Creating and getting a context

The main function for creating a logging context is configure_log_context().

Use it when you want a context to exist after the call.

from mvx.common.logger import configure_log_context

ctx = configure_log_context("my_app")

If a context with this name does not exist yet, it is created.

If it already exists, the same context object is returned.

from mvx.common.logger import configure_log_context

ctx1 = configure_log_context("my_app")
ctx2 = configure_log_context("my_app")

assert ctx1 is ctx2

The word configure is important here. A repeated call can also update the existing context.

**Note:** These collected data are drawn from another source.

This design comes from an exercise in tuning for small area on the open sky130 flow, not from production work.
Only simulation tests tie the RTL to the original design; equivalence was not proved.
Power is estimated from default activity; no workload was simulated.

==> flow/design.v (excerpt) <==
module cpu (
    input  clk,
    input  rst_n,
    input  [31:0] instr,
    input  [31:0] ram_data2,
    input  [10:0] start_pc,
    input  [3:0]  reg_addr,
    output logic         waiting,
    output logic         ram_w_en1,
    output logic         ram_w_en2,
    output logic [10:0]  ram_addr2,
    output logic [31:0]  ram_in2,
    output logic [31:0]  status_out,
    output logic [31:0]  datapath_out,
    output logic [10:0]  pc_out,
    output logic [31:0]  reg_output
);
    localparam [3:0] RESET = 4'd0, FETCH = 4'd1, FETCH_WAIT = 4'd2, DECODE = 4'd3,
                     EXECUTE = 4'd4, MEM_INC_PC = 4'd5, MEM_WAIT = 4'd6,
                     WRITE_BACK = 4'd7, LOAD_PC_START = 4'd8;
    logic [3:0] state;
    always_ff @(posedge clk or negedge rst_n) begin
        if (!rst_n) state <= RESET;
        else case (state)
            RESET:         state <= LOAD_PC_START;
            LOAD_PC_START: state <= FETCH;
            FETCH:         state <= FETCH_WAIT;
            FETCH_WAIT:    state <= DECODE;
            DECODE:        state <= EXECUTE;
            EXECUTE:       state <= MEM_INC_PC;
            MEM_INC_PC:    state <= MEM_WAIT;
            MEM_WAIT:      state <= WRITE_BACK;
            WRITE_BACK:    state <= FETCH;
            default:       state <= RESET;
        endcase
    end
    logic st_dec, st_exe, st_mem, st_mwait, st_wb, st_ldpc;
    assign st_dec   = (state == DECODE);
    assign st_exe   = (state == EXECUTE);
    assign st_mem   = (state == MEM_INC_PC);
    assign st_mwait = (state == MEM_WAIT);
    assign st_wb    = (state == WRITE_BACK);
    assign st_ldpc  = (state == LOAD_PC_START);
    logic [27:0] ir;
    logic        cond_nv, taken;
    always_ff @(posedge clk) begin
        if (st_dec) begin
            ir      <= instr[27:0];
            cond_nv <= (instr[31:28] == 4'b1111);
            taken   <= instr[31] ? (instr[30:28] == 3'b001 || instr[30:28] == 3'b010 ||
                                    instr[30:28] == 3'b100 || instr[30:28] == 3'b110)
                                 : instr[28];
        end
    end
    logic [6:0] opcode;
    always_comb begin
        case (ir[27:26])
            2'b00: begin
                if (ir[27:21] == 7'b0011001)      opcode = 7'b0000000;
  ...
export LEC_CHECK = 0
export ABC_AREA = 1
export CAP_MARGIN = 15
export CORE_MARGIN = 2
export CORE_UTILIZATION = 60
export CTS_BUF_LIST = sky130_fd_sc_hd__clkbuf_8
export CTS_CLUSTER_DIAMETER = 60
export CTS_CLUSTER_SIZE = 14
export SLEW_MARGIN = 10
create_clock -name core_clock -period 12.0 [get_ports {clk}]
standard.sh (not shown) runs the stock make flow with config.mk's settings and CLKGATE_MAP_FILE= SYNTH_SCRIPT=/design/flow/synth_recipe.tcl, a recipe that flattens the netlist after the stock synthesis.
==> flow/flow/run.sh <==
#!/bin/bash
# Own layout flow: the standard synthesis, then the combinational logic
# (never the registers) is mapped again with ABC's &nf mapper, then the standard flow's
# standard layout on that netlist with small port buffers and a leaner
# clock tree.  Each tool's output goes to a log file in this folder.
set -euo pipefail
W=$(pwd)
R=$W/orfs/results/$FLOW_PLATFORM/cpu/base
LIB=$FLOW_HOME/platforms/$FLOW_PLATFORM/lib/sky130_fd_sc_hd__tt_025C_1v80.lib

# 1. standard synthesis
bash standard.sh synth > synth.log 2>&1

# 2. map the logic between the registers again
cp $R/1_2_yosys.v $W/std_1_2_yosys.v
python3 flow/gen_cells.py $LIB > $W/cells_comb.v 2> gen_cells.log
DU=$(grep -o -- "-dont_use [A-Za-z0-9_]*" $W/orfs/logs/$FLOW_PLATFORM/cpu/base/1_2_yosys.log | sort -u | tr '\n' ' ')
printf 'set_driving_cell sky130_fd_sc_hd__buf_1\nset_load 5\n' > $W/abc.constr
cat > $W/remap.ys <<EOS
read_verilog $W/cells_comb.v
read_liberty -lib -ignore_redef $LIB
read_verilog $W/std_1_2_yosys.v
hierarchy -top $FLOW_TOP
flatten
simplemap
opt -purge
abc -script $W/flow/remap.abc -liberty $LIB $DU -constr $W/abc.constr -D ${ABC_D:-12000}
opt_clean -purge
hilomap -singleton -hicell sky130_fd_sc_hd__conb_1 HI -locell sky130_fd_sc_hd__conb_1 LO
splitnets
opt_clean -purge
tee -o $W/remap_stat.txt stat -liberty $LIB
write_verilog -noattr -noexpr -nohex -nodec $W/remap.v
EOS
YOSYS=$(command -v yosys || echo $FLOW_HOME/../tools/install/yosys/bin/yosys)
$YOSYS -s $W/remap.ys > remap.log 2>&1
cp $W/remap.v $R/1_2_yosys.v
rm -f $R/1_synth.odb $R/1_synth.sdc

# 3. standard layout from the new netlist
bash standard.sh \
  "BUFFER_PORTS_ARGS=-buffer_cell sky130_fd_sc_hd__buf_1" \
  "CTS_ARGS=-sink_clustering_enable -repair_clock_nets -buf_list sky130_fd_sc_hd__clkbuf_8 -dont_use_dummy_load -sink_clustering_size 14 -sink_clustering_max_diameter 60" \
  finish > layout.log 2>&1
==> flow/flow/remap.abc <==
&get -n
&st
&dch
&nf -F 8 -A 4 -a
&put
Other scripts of this flow, unchanged in this note and not shown: flow/flow/gen_cells.py
Rerun with:
==> flow/flow/remap.abc (replaced) <==
&get -n
&st
&dch
&nf
&put
CORE_UTILIZATION = 50   (was 60)
After rerunning: Final area grows by 0.95%; worst hold slack got worse by 14 ps; worst setup slack improved by 170 ps; count of clock-buffer cells in the layout is unchanged; power shrinks by 0.35%; cell count grows by 4.8%.

==> re-timing with driven ports <==
No port has a modelled driver above. Below, the same layouts with a new extraction and two added sets of constraints. Step 1: set_driving_cell puts a clkbuf_16 on clk and a buf_2 on each other input, an assumption about the parent block. Step 2, shift: input delay + t, output delay - t, t = (earliest + latest rising clock arrival at the registers) / 2. This alone moves slack from input paths to output paths. Three values: ideal, step 1, step 2; two values: the first two.
| run | t (ns) | setup WS [ns] | worst setup path after step 2 |
|---|---|---|---|
| the first run | 0.739 | 0.233 / 0.177 / 0.915 | register to output |
| the second run | 0.736 | 0.401 / 0.342 / 1.078 | register to output |
After both steps every run listed still meets setup and hold.
Source: an optimization exercise on an open RTL-to-GDS flow (aim: small area and a short achievable clock period). Production flows keep margins and buffers that such runs may drop.
Where RTL was checked, it was by simulation tests only, not by an equivalence proof against the original.
No functional check of the RTL was part of run 2.
Power and IR drop assume default switching activity.

$ cat flow/run.sh
#!/bin/bash
# The standard layout (the standard.sh, unchanged synthesis and steps),
# with two changes:
#  - the port buffers that global placement inserts on every input and output
#    are sky130_fd_sc_hd__buf_2 instead of the default clkdlybuf4s50_1 delay
#    cell;
#  - clock tree synthesis inserts no dummy load cells, and builds the tree
#    from small clock buffers.
set -euo pipefail
export BUFFER_PORTS_ARGS="-buffer_cell sky130_fd_sc_hd__buf_2"
export CTS_ARGS="-sink_clustering_enable -repair_clock_nets -dont_use_dummy_load -root_buf sky130_fd_sc_hd__clkbuf_16 -buf_list {sky130_fd_sc_hd__clkbuf_2} -sink_clustering_size 8"
bash standard.sh > standard.log 2>&1
$ cat standard.sh
#!/bin/bash
# synth_recipe.tcl (not shown) runs the flow's synth.tcl, then flattens the netlist and writes it again
# the make line also repeats each setting of config.mk as NAME=value (left out here)
make -C /OpenROAD-flow-scripts/flow DESIGN_CONFIG=/design/flow/config.mk WORK_HOME=/design/flow/orfs CLKGATE_MAP_FILE= SYNTH_SCRIPT=/design/flow/synth_recipe.tcl "${@:-finish}"
$ cat config.mk
export PLATFORM = sky130hd
export DESIGN_NAME = Processor_with_Power_Gating
export DESIGN_NICKNAME = Processor_with_Power_Gating
export VERILOG_FILES = /design/flow/design.v
export SDC_FILE = /design/flow/constraint.sdc
export NUM_CORES = 4
export LEC_CHECK = 0
export CAP_MARGIN = 20
export CORE_MARGIN = 2
export CORE_UTILIZATION = 40
export SLEW_MARGIN = 20
$ cat constraint.sdc
create_clock -name core_clock -period 90.0 [get_ports {clk}]
set_input_delay 18.0000 -clock core_clock [delete_from_list [all_inputs] [get_ports {clk}]]
set_output_delay 18.0000 -clock core_clock [all_outputs]
set_load 0.01 [all_outputs]
$ cat design.v
module pg_ctrl(
    input  wire clk,
    input  wire reset,
    input  wire active,
    output reg  idle_detect,
    output reg  power_gated,
    output wire clk_en
);
    assign clk_en = ~power_gated;
    reg [2:0] idle_counter;
    wire [2:0] count_next = (idle_counter == 3'd7) ? 3'd7 : idle_counter + 3'd1;
    always @(posedge clk or posedge reset) begin
        if (reset) begin
            idle_counter <= 3'd0;
            idle_detect  <= 1'b0;
            power_gated  <= 1'b0;
        end else begin
            idle_counter <= active ? 3'd0 : count_next;
            idle_detect  <= ~active & (idle_counter >= 3'd5);
            power_gated  <= ~active & (idle_counter == 3'd7);
        end
    end
endmodule
module ALU_with_power_gating(
    input  wire clk,
    input  wire reset,
    input  wire [3:0] A,
    input  wire [3:0] B,
    input  wire [2:0] opcode,
    output reg  [3:0] result,
    output wire idle_detect,
    output wire power_gated,
    output wire clk_en
);
    reg [3:0] prev_A, prev_B;
    reg [2:0] prev_opcode;
    reg [3:0] alu_out;
    wire activity_detected = (A != prev_A) || (B != prev_B) || (opcode != prev_opcode);
    wire [3:0] g  = A & B;           
    wire [3:0] t  = A | B;           
    wire [3:0] gb = ~A & B;          
    wire [3:0] tb = ~A | B;          
    wire [3:0] x  = A ^ B;
    wire [3:0] c, bw;
    assign c[0]  = 1'b0;
    assign c[1]  = g[0];
    assign c[2]  = g[1] | (t[1] & g[0]);
    assign c[3]  = g[2] | (t[2] & g[1]) | (t[2] & t[1] & g[0]);
    assign bw[0] = 1'b0;
    assign bw[1] = gb[0];
    assign bw[2] = gb[1] | (tb[1] & gb[0]);
    assign bw[3] = gb[2] | (tb[2] & gb[1]) | (tb[2] & tb[1] & gb[0]);
    wire [3:0] arith = x ^ (opcode[0] ? bw : c);
    wire [3:0] logic_r = opcode[0] ? t : g;
    wire [3:0] shift = opcode[0] ? {1'b0, A[3:1]} : {A[2:0], 1'b0};
    wire [3:0] unary = opcode[0] ? ~A : x;
    always @(*) begin
        case (opcode[2:1])
            2'b00: alu_out = arith;
            2'b01: alu_out = logic_r;
            2'b10: alu_out = unary;
            default: alu_out = shift;
        endcase
    end
    always @(posedge clk or posedge reset) begin
        if (reset) begin
            prev_A      <= 4'b0000;
            prev_B      <= 4'b0000;
            prev_opcode <= 3'b000;
            result      <= 4'b0000;
        end else begin
            prev_A      <= A;
            prev_B      <= B;
            prev_opcode <= opcode;
            result      <= alu_out;
        end
    end
    pg_ctrl ctrl (
        .clk(clk), .reset(reset), .active(activity_detected),
        .idle_detect(idle_detect), .power_gated(power_gated), .clk_en(clk_en)
    );
endmodule
module Memory_with_power_gating(
    input  wire clk,
    input  wire reset,
    input  wire [3:0] addr,
    input  wire [7:0] data_in,
    input  wire write_en,
    input  wire req_valid,
    output reg  [7:0] data_out,
    output wire idle_detect,
    output wire power_gated,
    output wire clk_en
);
    reg [7:0]  mem [0:15];
    reg [15:0] valid;
    reg [3:0] prev_addr;
    reg [7:0] prev_data_in;
    reg       prev_write_en;
    wire activity_detected = req_valid || (addr != prev_addr) ||
                             (data_in != prev_data_in) || (write_en != prev_write_en);
    wire [3:0] lo   = 4'd1 << addr[1:0];
    wire [3:0] hi   = 4'd1 << addr[3:2];
    wire       wr   = req_valid & write_en;
    wire       rd   = req_valid & ~write_en;
    wire [3:0] hi_w = hi & {4{wr}};
    wire [3:0] hi_r = hi & {4{rd}};
    wire [15:0] we_w, rd_sel;
    genvar w;
    generate
        for (w = 0; w < 16; w = w + 1) begin : word
            assign we_w[w]   = lo[w % 4] & hi_w[w / 4];
            assign rd_sel[w] = lo[w % 4] & hi_r[w / 4] & valid[w];
        end
    endgenerate
    reg  [7:0]  data_out_next;
    integer j;
    always @(*) begin
        data_out_next = ({8{wr}} & data_in) | ({8{~req_valid}} & data_out);
        for (j = 0; j < 16; j = j + 1)
            data_out_next = data_out_next | (mem[j] & {8{rd_sel[j]}});
    end
    integer m;
    always @(posedge clk) begin
        for (m = 0; m < 16; m = m + 1)
            if (we_w[m])
                mem[m] <= data_in;
    end
    always @(posedge clk or posedge reset) begin
        if (reset) begin
            data_out      <= 8'd0;
            valid         <= 16'd0;
            prev_addr     <= 4'd0;
            prev_data_in  <= 8'd0;
            prev_write_en <= 1'b0;
        end else begin
            data_out <= data_out_next;
            valid <= valid | we_w;
            prev_addr     <= addr;
            prev_data_in  <= data_in;
            prev_write_en <= write_en;
        end
    end
    pg_ctrl ctrl (
        .clk(clk), .reset(reset), .active(activity_detected),
        .idle_detect(idle_detect), .power_gated(power_gated), .clk_en(clk_en)
    );
endmodule
module IO_with_power_gating(
    input  wire clk,
    input  wire reset,
    input  wire [7:0] io_in,
    input  wire write_en,
    input  wire read_request,
    output reg  [7:0] io_out,
    output wire idle_detect,
    output wire power_gated,
    output wire clk_en
);
    reg [7:0] prev_io_in;
    wire activity_detected = write_en || read_request || (io_in != prev_io_in);
    always @(posedge clk or posedge reset) begin
        if (reset) begin
            io_out     <= 8'b00000000;
            prev_io_in <= 8'b00000000;
        end else begin
            if (write_en)
                io_out <= io_in;
            prev_io_in <= io_in;
        end
    end
    pg_ctrl ctrl (
        .clk(clk), .reset(reset), .active(activity_detected),
        .idle_detect(idle_detect), .power_gated(power_gated), .clk_en(clk_en)
    );
endmodule
module pmc_rca #(parameter W = 8) (
    input  wire [W-1:0] a,
    input  wire [W-1:0] b,
    input  wire         ci,
    output wire [W-1:0] s,
    output wire         co
);
    wire [W:0] c;
    assign c[0] = ci;
    genvar i;
    generate
        for (i = 0; i < W; i = i + 1) begin : bit_
            assign s[i]   = a[i] ^ b[i] ^ c[i];
            assign c[i+1] = (a[i] & b[i]) | (a[i] & c[i]) | (b[i] & c[i]);
        end
    endgenerate
    assign co = c[W];
endmodule
module pmc_div_step(
    input  wire [8:0] p,
    input  wire [7:0] tneg,
    output wire       q,
    output wire [7:0] r
);
    wire [7:0] s;
    wire       co;
    pmc_rca #(8) sub (.a(p[7:0]), .b(tneg), .ci(1'b0), .s(s), .co(co));
    assign q = p[8] | co;
    assign r = q ? s : p[7:0];
endmodule
module Power_Management_Controller(
    input  wire clk,
    input  wire reset,
    input  wire alu_idle,
    input  wire mem_idle,
    input  wire io_idle,
    input  wire alu_power_gated,
    input  wire mem_power_gated,
    input  wire io_power_gated,
    output reg  system_power_save_mode,
    output wire [1:0] active_modules_count,
    output wire [7:0] power_efficiency_metric
);
    reg  [7:0]  total_neg;
    reg  [12:0] gated25;
    reg  [6:0]  metric;
    reg  [1:0]  gated_units;
    assign active_modules_count = ~gated_units;
    assign power_efficiency_metric = {1'b0, metric};
    wire [7:0]  total_neg_next = (total_neg != 8'd1) ? total_neg - 8'd1 : total_neg;
    wire [12:0] gated25_next   = (system_power_save_mode && gated25 != 13'd6375) ?
                                 gated25 + 13'd25 : gated25;
    reg  [7:0]  div_r;
    reg  [2:0]  div_q;
    wire [14:0] num_next = {gated25_next, 2'b00};
    wire [8:0]  p6 = num_next[14:6];
    wire        q6, q5, q4;
    wire [7:0]  r6, r5, r4;
    pmc_div_step st6 (.p(p6),                 .tneg(total_neg_next), .q(q6), .r(r6));
    pmc_div_step st5 (.p({r6, num_next[5]}),  .tneg(total_neg_next), .q(q5), .r(r5));
    pmc_div_step st4 (.p({r5, num_next[4]}),  .tneg(total_neg_next), .q(q4), .r(r4));
    wire [14:0] num = {gated25, 2'b00};
    wire        q3, q2, q1, q0;
    wire [7:0]  r3, r2, r1, r0;
    pmc_div_step st3 (.p({div_r, num[3]}), .tneg(total_neg), .q(q3), .r(r3));
    pmc_div_step st2 (.p({r3, num[2]}),    .tneg(total_neg), .q(q2), .r(r2));
    pmc_div_step st1 (.p({r2, num[1]}),    .tneg(total_neg), .q(q1), .r(r1));
    pmc_div_step st0 (.p({r1, num[0]}),    .tneg(total_neg), .q(q0), .r(r0));
    always @(posedge clk or posedge reset) begin
        if (reset) begin
            system_power_save_mode <= 1'b0;
            gated_units            <= 2'b00;
            metric                 <= 7'd0;
            total_neg              <= 8'h00;
            gated25                <= 13'd0;
            div_r                  <= 8'd0;
            div_q                  <= 3'd0;
        end else begin
            total_neg <= total_neg_next;
            gated25   <= gated25_next;
            gated_units <= {1'b0, alu_power_gated} + {1'b0, mem_power_gated} + {1'b0, io_power_gated};
            system_power_save_mode <= alu_power_gated & mem_power_gated & io_power_gated;
            div_r  <= r4;
            div_q  <= {q6, q5, q4};
            metric <= {div_q, q3, q2, q1, q0};
        end
    end
endmodule
This design comes from an exercise in tuning for small area on the open sky130 flow, not from production work. Only simulation tests tie the RTL to the original design; equivalence was not proved. No activity file was given, so power comes from the tool's default toggle rates.

<file path="design/flow/config.mk">
export PLATFORM = sky130hd
export DESIGN_NAME = matrix_alu_top
export DESIGN_NICKNAME = matrix_alu_top
export VERILOG_FILES = /design/flow/design.v
export SDC_FILE = /design/flow/constraint.sdc
export NUM_CORES = 4
export LEC_CHECK = 0
export CAP_MARGIN = 20
export CORE_MARGIN = 2
export CORE_UTILIZATION = 40
export GPL_TIMING_DRIVEN = 0
export SLEW_MARGIN = 20
</file>
<file path="design/flow/constraint.sdc">
create_clock -name core_clock -period 5.2 [get_ports {clk}]
set_input_delay 1.0400 -clock core_clock [delete_from_list [all_inputs] [get_ports {clk}]]
set_output_delay 1.0400 -clock core_clock [all_outputs]
set_load 0.01 [all_outputs]
</file>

For example, this call returns the existing my_app context and assigns a local payload processor to it:

from mvx.common.logger import (
    LogPayloadProcessor,
    LogVerbosityLevel,
    configure_log_context,
)

payload_processor = LogPayloadProcessor(
    verbosity_level=LogVerbosityLevel.MAXIMUM,
)

ctx = configure_log_context(
    "my_app",
    payload_processor=payload_processor,
)

So configure_log_context() should be used when the caller is allowed to create or update the context.

Getting an existing context

If you only want to look up a context and do not want to create or update anything, use get_log_context().

from mvx.common.logger import get_log_context

ctx = get_log_context("my_app")

If the context exists, it is returned.

If no context with that name has been created, the function returns None.

This makes get_log_context() useful when context creation is expected to happen elsewhere and missing context should be handled explicitly by the caller.